首先製作四種不同表面處理的植體:machined (M), hydroxyapatite plasma spray (HAPS), sand-blasted, large grit, acid-etched (SA), and Titanium anodic oxide (TAO)。每一種表面處理的植體再分成對照組與實驗組。在實驗組中,消毒過後的植體先用Prevotella intermedia污染2個星期,再模擬臨床治療植體周圍炎的方法,使用含生理食鹽水的棉球清潔與沖洗。在同一兔子的股骨上分實驗組與對照組,並各自植入不同表面處理的植體,總共使用10隻兔子。6星期癒合後,五隻兔子作股骨切片觀察各組骨頭與植體的接觸,與新骨生成範圍的差異。另五隻兔子作功能性的扭力測試。
藉由這個實驗,可以知道不同的植體表面處理,會造成不同的表面型態,組成成分和表面粗糙度。而在對照組中,不論是在扭力測試,骨頭與植體的接觸與新骨生成範圍,較粗糙的HAPS和SA表面都比較平滑的TAO和M明顯得好。而就TAO與M表面來說,可能TAO表面有較多的鈣磷沉積,與較多的孔洞,所以在扭力測試,骨頭與植體的接觸與新骨生成範圍都比M來的佳。另一方面,從實驗組看來,較粗糙的HAPS和SA表面,在被細菌污染後,即使是經過清潔,他們在骨頭與植體的接觸與新骨生成範圍都明顯的降低。甚至比較光滑的TAO 和M這兩組還差。
就臨床上來,粗糙表面的植體仍是較佳的植牙選擇,但須注意的是,發生植體周圍炎的粗糙表面植體,既使經過表面清潔其骨整合的結果仍較光滑表面的差。除此之外,不同的骨缺損大小或型態,手術方式,再生材料和手術者的技術。都會影響治療植體周圍炎的結果,更需進一步的實驗釐清。
The use of osseointegrated implants has become a common treatment procedure in the replacement of missing teeth. The loss of osseointegration of the implant combined with bleeding and/or pus on probing is defined as peri-implantitis. Peri-implantitis has been reported to occur in 16% of patients treated with implants after 9–14 years of function. Re-osseointegration can be defined as the establishment of de novo bone formation and de novo osseo¬integration to a portion of an implant that suffered loss of bone-to-implant contact (BIC) and became exposed to microbial colonization. This in vivo study is aimed to realize that what kinds of implant surfaces could have better osseointegration after bacteria contamination and cleaning.

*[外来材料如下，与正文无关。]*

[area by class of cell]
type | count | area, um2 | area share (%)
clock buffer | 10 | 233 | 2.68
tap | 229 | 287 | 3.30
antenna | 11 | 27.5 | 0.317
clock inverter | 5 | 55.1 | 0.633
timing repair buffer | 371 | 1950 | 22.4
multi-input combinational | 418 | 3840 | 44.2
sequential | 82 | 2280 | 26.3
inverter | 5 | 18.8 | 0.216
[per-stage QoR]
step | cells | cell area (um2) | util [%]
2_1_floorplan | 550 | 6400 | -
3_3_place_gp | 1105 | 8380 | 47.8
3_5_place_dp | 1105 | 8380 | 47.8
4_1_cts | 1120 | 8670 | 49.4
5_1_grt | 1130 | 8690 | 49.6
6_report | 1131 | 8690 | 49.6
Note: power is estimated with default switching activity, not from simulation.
File: src/rtl/capbank_pkg.sv
package capbank_pkg;
  localparam int unsigned NPAIR = 4;

  typedef enum logic {SRC_CC = 1'b0, SRC_WSS = 1'b1} src_e;

  // Caption lines that may carry data, per field.
  function automatic logic cc_line_ok(input logic field, input logic [8:0] line);
    if (!field) return (line == 9'd18) || (line == 9'd21) || (line == 9'd22);
    return (line == 9'd281) || (line == 9'd284) || (line == 9'd335);
  endfunction

  // Sub-address of byte hi of pair p, counted from the data base.
  function automatic logic [7:0] pair_addr(input logic [7:0] base, input int p, input logic hi);
    return base + 8'(2 * p) + {7'd0, hi};
  endfunction
endpackage

File: src/rtl/capbank_slot.sv
module capbank_slot #(
  parameter int unsigned DW = 8,
  parameter logic [DW-1:0] RST_VAL = 8'h80
) (
  input  logic          clk,
  input  logic          rst_n,
  input  logic          srst,
  input  logic          ld_a,
  input  logic          ld_b,
  input  logic [DW-1:0] din,
  input  logic          clr,
  output logic [DW-1:0] reg_a,
  output logic [DW-1:0] reg_b,
  output logic          flag
);
  always_ff @(posedge clk or negedge rst_n) begin
    if (!rst_n) begin
      reg_a <= RST_VAL;
      reg_b <= RST_VAL;
      flag  <= 1'b0;
    end else if (srst) begin
      reg_a <= RST_VAL;
      reg_b <= RST_VAL;
      flag  <= 1'b0;
    end else begin
      if (ld_a) reg_a <= din;
      if (ld_b) reg_b <= din;
      // set has priority over clear
      if (ld_b)     flag <= 1'b1;
      else if (clr) flag <= 1'b0;
    end
  end
endmodule
$ cat src/rtl/prbs_word_predict.sv
module prbs_word_predict
  import prbs_verifier_pkg::*;
#(
  parameter int DATA_W = 32
) (
  input  logic [HIST_W-1:0] hist_i,
  input  logic              sel_i,
  input  logic [DATA_W-1:0] data_i,
  input  logic              reseed_i,
  output logic [DATA_W-1:0] expect_o,
  output logic [HIST_W-1:0] hist_o
);

  logic [HIST_W-1:0] h;
  logic              b;

  always_comb begin
    h        = hist_i;
    b        = 1'b0;
    expect_o = '0;
    for (int i = DATA_W - 1; i >= 0; i--) begin
      b           = next_bit(h, sel_i);
      expect_o[i] = b;
      h           = {h[HIST_W-2:0], (reseed_i ? data_i[i] : b)};
    end
    hist_o = h;
  end

endmodule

Four different implant surfaces were manufactured: machined (M), hydroxyapatite plasma spray (HAPS), sand-blasted, large grit, acid-etched (SA), and Titanium anodic oxide (TAO). Each surface was subdivided into control group and test group. In the test group, after the disinfection of implants, we colonized these implants with Prevotella intermedia for 2 weeks. These test implants were cleaned with cotton pellets soaked in saline and irrigate. The procedures mimicked the clinical decontamination for peri-implantitis. After that, we implanted control group (including four different surfaces) into one femur of the New Zealand rabbit and test group into the other femur of the same rabbit. Ten rabbits were used totally. After 6 weeks of healing, five rabbits were sacrificed for comparing the bone to implant contact and bone area, and others for functional remove torque value (RTV) measurement.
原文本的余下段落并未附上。